I don’t want to wade into this sordid, she-said, she-said tabloid tale. But I do want to use it as a catalyst to talk about something that really does impact many of us: good parenting.
In the wake of the Ariel Winter story, Fox News published a pretty interesting article on other child actors who had sought, and received, emancipation from their parents. The litany is pretty sobering.
Corey Feldman, famous for his parts in Stand By Me and The Lost Boys, was legally emancipated when he was 15 years old. Two years later, he got married (which culminated in a divorce shortly thereafter). A year after that, he was arrested for drug possession. It sounds as though he’s on more stable footing now, if the tabloids can be trusted. But it took a while.
Macaulay Culkin, the cute kid from Home Alone, was emancipated at 14. He, too, got married when he was 17, and separated two years later. He, too, was busted for drug possession. And despite his denials, rumors persist that he’s still struggling with drug addiction.
Edward Furlong, the kid from Terminator 2, is a pretty sad story as well. Winning emancipation when he was 16, Furlong has struggled ever since. “Furlong’s life since has featured substance abuse, legal problems, and a restraining order by his ex-wife Rachael Bella,” according to the Fox News piece. “In 2010, the actor was arrested and jailed for violating his probation. Last year, he told a judge that he was ‘completely broke’ and unable to pay child support.”

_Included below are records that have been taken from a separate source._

File: src/rtl/key_debounce_pkg.sv
// key_pkg: debouncer FSM state encodings and default timing constants,
// shared with the LED shift stage's testbench.
package key_pkg;
   typedef enum logic [1:0] {
      IDLE           = 2'd0,
      PRESS_FILTER   = 2'd1,
      DOWN           = 2'd2,
      RELEASE_FILTER = 2'd3
   } key_state_t;
   localparam int unsigned KEY_CNT_MAX  = 1_000_000;
   localparam int unsigned KEY_LONG_MAX = 50_000_000;
endpackage

File: src/rtl/key_debounce_sync_2ff.sv
// sync_2ff: two-flop synchroniser with parameterised reset value.
module sync_2ff #(
   parameter logic RST_VAL = 1'b1
) (
   input  logic i_clk,
   input  logic i_rst_n,
   input  logic i_d,
   output logic o_q
);
   logic r_meta;
   always_ff @(posedge i_clk or negedge i_rst_n)
      if (!i_rst_n) begin
         r_meta <= RST_VAL;
         o_q    <= RST_VAL;
      end else begin
         r_meta <= i_d;
         o_q    <= r_meta;
      end
endmodule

And even when emancipation “works,” it’s a struggle. Melissa Francis, who played Cassandra Cooper Ingalls on Little House on the Prairie, won emancipation from her mother when she was 15. And in her book, Diary of a Stage Mother’s Daughter, we see how difficult it is for it to be truly grown up at that young age. She writes:
I didn't have a driver's license, how would I get to school? I wasn't organized enough at 15 to pay the rent, manage my schedule, go on auditions, work and take care of my basic needs. It didn't seem possible to break free. But I realized if I was going to seize the reins from my controlling stage mother, I had to be able to take charge of my life.

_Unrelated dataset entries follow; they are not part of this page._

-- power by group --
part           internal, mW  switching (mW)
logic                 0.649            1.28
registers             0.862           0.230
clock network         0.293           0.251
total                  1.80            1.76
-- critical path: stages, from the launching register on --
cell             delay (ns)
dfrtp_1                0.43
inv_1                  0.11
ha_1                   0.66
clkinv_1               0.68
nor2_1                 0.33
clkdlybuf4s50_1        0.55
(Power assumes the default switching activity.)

All of these emancipation stories (possibly excepting, for the moment, Ariel Winter’s) feature the thread of the same sort of story: The failure of the parenting process somewhere along the line. These kids were, presumably, granted emancipation because their parents weren’t great guardians of their children or of their futures. But emancipation was hardly an ideal solution. Cut loose without a good, adult role model—perhaps without ever having had one—many of these kids might not have truly understood the responsibilities that come with adulthood.
I don’t write this to demean or cast judgments on anyone, be they parent or child, in Hollywood or not. Parenting is, unquestionably, hard, hard work—and sometimes even with the best of parents, kids can rebel and go astray.
But for me, it just reinforces the weighty responsibility we have to our kids—to not just care for them as best as we’re able when they’re children, but prepare them for the day when they become adults themselves.
It’s tricky, I know. It requires a balance of good rules and boundless grace, all infused with the relentless guidance of God.
I don’t know what sort of parenting Ariel Winter has grown up with. But I do hope that she has some role models in her life that she can emulate and turn to for advice—adults who are not her 18-year-old boyfriend.